BPS Equations of Monopole and Dyon in $SU(2)$ Yang-Mills-Higgs Model, Nakamula-Shiraishi Models, and Their Generalized Versions from The BPS Lagrangian Method

TL;DR

This paper derives BPS equations for monopoles and dyons in various $SU(2)$ models using the BPS Lagrangian method, revealing new features like energy density shifts and constraints on scalar couplings.

Contribution

It introduces a systematic derivation of BPS equations in generalized models, including a novel identification of effective fields and analysis of energy density modifications.

Findings

BPS equations derived for monopoles and dyons in multiple models.

Energy density shifts can invert monopole/dyon solutions.

Constraints relate scalar couplings, e.g., G=w^{-1} for monopoles.

Abstract

We apply the BPS Lagrangian method~\cite{Atmaja:2015umo} to derive BPS equations of monopole and dyon in the $SU(2)$ Yang-Mills-Higgs model, Nakamula-Shiraishi models, and their Generalized versions.
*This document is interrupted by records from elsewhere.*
$ cat src/rtl/pix_fifo_pkg.sv
`timescale 1ns/1ps
package pix_fifo_pkg;
  localparam int unsigned PIX_FLAG_W = 4;

  typedef struct packed {
    logic line_first;
    logic line_last;
    logic frame_first;
    logic frame_last;
  } pix_flags_t;
endpackage

$ cat src/rtl/pix_fifo_store.sv
`timescale 1ns/1ps
module pix_fifo_store #(
  parameter int unsigned WORD_W = 12,
  parameter int unsigned DEPTH  = 8,
  parameter int unsigned AW     = $clog2(DEPTH)
) (
  input  logic              clk_i,
  input  logic              wr_en_i,
  input  logic [AW-1:0]     wr_addr_i,
  input  logic [WORD_W-1:0] wr_word_i,
  input  logic [AW-1:0]     rd_addr_i,
  output logic [WORD_W-1:0] rd_word_o
);
  logic [WORD_W-1:0] entry_q [DEPTH];

  for (genvar g = 0; g < DEPTH; g++) begin : g_entry
    always_ff @(posedge clk_i) begin
      if (wr_en_i && wr_addr_i == AW'(g)) entry_q[g] <= wr_word_i;
    end
  end

  assign rd_word_o = entry_q[rd_addr_i];
endmodule

$ cat src/rtl/pix_fifo_ctrl.sv
`timescale 1ns/1ps
module pix_fifo_ctrl #(
  parameter int unsigned DEPTH = 8,
  parameter int unsigned AW    = $clog2(DEPTH)
) (
  input  logic          clk_i,
  input  logic          rst_ni,
  input  logic          push_i,
  input  logic          pop_req_i,
  output logic          wr_en_o,
  output logic [AW-1:0] wr_addr_o,
  output logic [AW-1:0] rd_addr_o,
  output logic          not_empty_o,
  output logic          in_ready_o,
  output logic          overflow_o
);
  localparam int unsigned CW = AW + 1;
  localparam logic [CW-1:0] FULL_LVL = CW'(DEPTH);
  localparam logic [CW-1:0] STOP_LVL = CW'(DEPTH - 1);

  logic [CW-1:0] count_q;
  logic [AW-1:0] wr_ptr_q, rd_ptr_q;
  logic          ovf_q;
  logic          full_w, rd_en_w;

  assign full_w      = (count_q == FULL_LVL);
  assign not_empty_o = (count_q != '0);
  assign wr_en_o     = push_i & ~full_w;
  assign rd_en_w     = not_empty_o & pop_req_i;
  // keep one entry spare for the beat that arrives after ready drops
  assign in_ready_o  = (count_q < STOP_LVL);
  assign wr_addr_o   = wr_ptr_q;
  assign rd_addr_o   = rd_ptr_q;
  assign overflow_o  = ovf_q;

  always_ff @(posedge clk_i or negedge rst_ni) begin
    if (!rst_ni) begin
      count_q  <= '0;
      wr_ptr_q <= '0;
      rd_ptr_q <= '0;
      ovf_q    <= 1'b0;
    end else begin
      if (wr_en_o) wr_ptr_q <= wr_ptr_q + 1'b1;
      if (rd_en_w) rd_ptr_q <= rd_ptr_q + 1'b1;
      unique case ({wr_en_o, rd_en_w})
        2'b10:   count_q <= count_q + 1'b1;
        2'b01:   count_q <= count_q - 1'b1;
        default: count_q <= count_q;
      endcase
      if (push_i && full_w) ovf_q <= 1'b1;
    end
  end

  a_r8_count_hold: assert property (@(posedge clk_i) disable iff (!rst_ni)
    (wr_en_o && rd_en_w) |=> $stable(count_q));
  a_r6_overflow_sticky: assert property (@(posedge clk_i) disable iff (!rst_ni)
    overflow_o |=> overflow_o);
  a_r3_ready_edge: assert property (@(posedge clk_i) disable iff (!rst_ni)
    $fell(in_ready_o) |-> (count_q == STOP_LVL));
  a_r5_full_refuse: assert property (@(posedge clk_i) disable iff (!rst_ni)
    (full_w && push_i && !pop_req_i) |=> (count_q == FULL_LVL) && overflow_o);

  always_comb begin
    a_r3_count_bound: assert (!rst_ni || count_q <= FULL_LVL);
  end
endmodule

$ cat src/rtl/pix_bp_fifo.sv
`timescale 1ns/1ps
module pix_bp_fifo
  import pix_fifo_pkg::*;
#(
  parameter int unsigned DATA_W = 8,
  parameter int unsigned DEPTH  = 8
) (
  input  logic              clk_i,
  input  logic              rst_ni,
  input  logic              in_valid_i,
  input  logic [DATA_W-1:0] in_data_i,
  input  logic              in_hstart_i,
  input  logic              in_hend_i,
  input  logic              in_vstart_i,
  input  logic              in_vend_i,
  output logic              in_ready_o,
  output logic              out_valid_o,
  output logic [DATA_W-1:0] out_data_o,
  output logic              out_hstart_o,
  output logic              out_hend_o,
  output logic              out_vstart_o,
  output logic              out_vend_o,
  input  logic              out_ready_i,
  output logic              overflow_o
);
  localparam int unsigned AW     = $clog2(DEPTH);
  localparam int unsigned WORD_W = DATA_W + PIX_FLAG_W;

  pix_flags_t        in_flags, out_flags;
  logic [WORD_W-1:0] wr_word, rd_word;
  logic              wr_en;
  logic [AW-1:0]     wr_addr, rd_addr;

  assign in_flags = '{line_first: in_hstart_i, line_last: in_hend_i,
                      frame_first: in_vstart_i, frame_last: in_vend_i};
  assign wr_word  = {in_flags, in_data_i};

  pix_fifo_ctrl #(.DEPTH(DEPTH), .AW(AW)) u_ctrl (
    .clk_i       (clk_i),
    .rst_ni      (rst_ni),
    .push_i      (in_valid_i),
    .pop_req_i   (out_ready_i),
    .wr_en_o     (wr_en),
    .wr_addr_o   (wr_addr),
    .rd_addr_o   (rd_addr),
    .not_empty_o (out_valid_o),
    .in_ready_o  (in_ready_o),
    .overflow_o  (overflow_o)
  );

  pix_fifo_store #(.WORD_W(WORD_W), .DEPTH(DEPTH), .AW(AW)) u_store (
    .clk_i     (clk_i),
    .wr_en_i   (wr_en),
    .wr_addr_i (wr_addr),
    .wr_word_i (wr_word),
    .rd_addr_i (rd_addr),
    .rd_word_o (rd_word)
  );

  assign {out_flags, out_data_o} = rd_word;
  assign out_hstart_o = out_flags.line_first;
  assign out_hend_o   = out_flags.line_last;
  assign out_vstart_o = out_flags.frame_first;
  assign out_vend_o   = out_flags.frame_last;

  a_r7_hold_output: assert property (@(posedge clk_i) disable iff (!rst_ni)
    (out_valid_o && !out_ready_i) |=> out_valid_o && $stable(rd_word));
  a_r9_no_write_idle: assert property (@(posedge clk_i) disable iff (!rst_ni)
    (!in_valid_i && !out_valid_o) |=> !out_valid_o);
endmodule

$ cat config.mk
export PLATFORM = sky130hd
export DESIGN_NAME = pix_bp_fifo
export DESIGN_NICKNAME = d
export VERILOG_FILES = /design/src/rtl/pix_fifo_pkg.sv /design/src/rtl/pix_fifo_store.sv /design/src/rtl/pix_fifo_ctrl.sv /design/src/rtl/pix_bp_fifo.sv
export SDC_FILE = /design/constraint.sdc
export NUM_CORES = 1
export LEC_CHECK = 0
export BUFFER_PORTS_ARGS = -buffer_cell sky130_fd_sc_hd__buf_2
export CAP_MARGIN = 20
export CORE_MARGIN = 1
export CORE_UTILIZATION = 30
export CTS_CLUSTER_DIAMETER = 60
export DETAILED_ROUTE_END_ITERATION = 10
export PLACE_DENSITY = 0.48
export SETUP_SLACK_MARGIN = 0.5
export SLEW_MARGIN = 25
export SYNTH_ARGS = -nofsm -noshare
export SYNTH_HDL_FRONTEND = slang
export SYNTH_SLANG_ARGS = --single-unit
export TNS_END_PERCENT = 100
$ cat constraint.sdc
create_clock -name clk_i -period 3.6 [get_ports clk_i]
set_input_delay 0.54 -clock clk_i [delete_from_list [all_inputs] [get_ports clk_i]]
set_output_delay 0.54 -clock clk_i [all_outputs]
set_load 0.02 [all_outputs]
==> run metrics <==
run status complete, no violations; # setup viols final 0; vias per inst roughly 4.6; setup_tns 0 ps; Internal 2.655 mW; syn nets 239; drt initial violations about 90; Flop pwr share between 40% and 50%; worst hold margin ~64 ps; yosys warns 0; Synth cell types 31; CTS tree built; Tcrit/Tclk final approximately four fifths; initial core utilization a little under a third; Total GRT Usage approximately 11%; CTS Sinks around 110; IO buf count 30; Non-Filler Cell Area, Final roughly 5000 um2; slowest stage delay, CP roughly 630 ps; CP Max Fanout 9; RSZ-0062 raised after global routing false; GRT overflow 0; Placer Congestion between 0.7 and 0.8; io pins 31; die area 15,280 um2; Comb power frac between 30% and 40%; DR DRC count 0; Die W 123.6 um; core area ~14,000 um2; Mapped Cells 212; synthesis-to-finish area growth 13.28%; post-route ant nets 0; kind of critical path reg2reg; most used cell along the critical path ha_1; Psw 1.236 mW; nets between 200 and 300; Antenna diodes 0; P per Cell Area approximately 770 nW/um2; vias in the first global route between 2,000 and 2,500; CTS Hold Bufs 0; Design Power 3.891 mW; crit-path cells or4_4 -> nand2_1 -> inv_1 -> ha_1 -> ha_1 -> or4b_2 -> o311ai_0 -> o211ai_1; first-pass GRT wire length 12,120 um; # rows 44; Detailed Route WL ~8100 um; drt first pass iters 5; clock-pin transition on the worst setup and hold timing paths around 70 ps; maxcap violations 0; dpl cell area roughly 4800 um2; Max Freq 348.4 MHz; final cell count without fillers between 400 and 500; cts bufs inserted 9; CP endpoint kind flip-flop; Critical path buffers and inverters 1; clock root cell clkbuf_16; maximum clock path buffer count 2; syn avg cell area ~21 um2; number of synthesized register bits 107; DIE HEIGHT between 100 and 150 um; register area share after synthesis a little under three quarters; post-CTS setup buffers 0; initial antenna violation count 0; Clock power frac about 22%; CP max stage cell or4b_2; class of the worst hold path in2async; Leak about 1.8 nW; vias post-DR 2,002; Clock Skews 7.425 ps; post-DP HPWL roughly 4800 um; wire per inst 18.64 um; largest net degree at the start of global routing 27; Worst Tran Pin Value roughly 810 ps; Slew Limit Fails 0; Worst Path Arrival about 3000 ps; synthesized cell area between 4000 and 5000 um2; WP data required between 3000 and 4000 ps; CP startpoint kind flip-flop; min Tclk post-route between 2000 and 3000 ps; final hold vios 0; Cells after DPL ~420; Post-CTS Resized 0; clock latency on the worst-skew pair around 340 ps; share of post-route cells with drive strength above 1 between 20% and 30%; H-tree level count 3; relative slew slack a little under half; Net Sw Frac between 30% and 40%; Peak VDD IR 0.2379 mV; CP delay by family, top simple AND/OR/NAND/NOR gates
We argue that by identifying the effective fields of scalar field, $f$, and of time-component gauge field, $j$, explicitly by $j=\beta f$ with $\beta$ is a real constant, the usual BPS equations for dyon can be obtained naturally. We validate this identification by showing that both Euler-Lagrange equations for $f$ and $j$ are identical in the BPS limit. The value of $\beta$ is bounded to $|\beta|<1$ due to reality condition on the resulting BPS equations. In the Born-Infeld type of actions, namely Nakamula-Shiraishi models and their Generalized versions, we find a new feature that adding the energy density by a constant $4b^2$, with $b$ is the Born-Infeld parameter, will turn monopole(dyon) to anti-monopole(anti-dyon) and vice versa. In all Generalized versions there are additional constraint equations that relate the scalar-dependent couplings of scalar and of gauge kinectic terms; or $G$ and $w$ respectively. For monopole the constraint equation is $G=w^{-1}$, while for dyon is $w(G-\beta^2 w)=1-\beta^2$ which further gives lower bound to $G$ as such $G\geq|2\beta\sqrt{1-\beta^2}|$. We also write down the complete square-forms of all effective Lagrangians.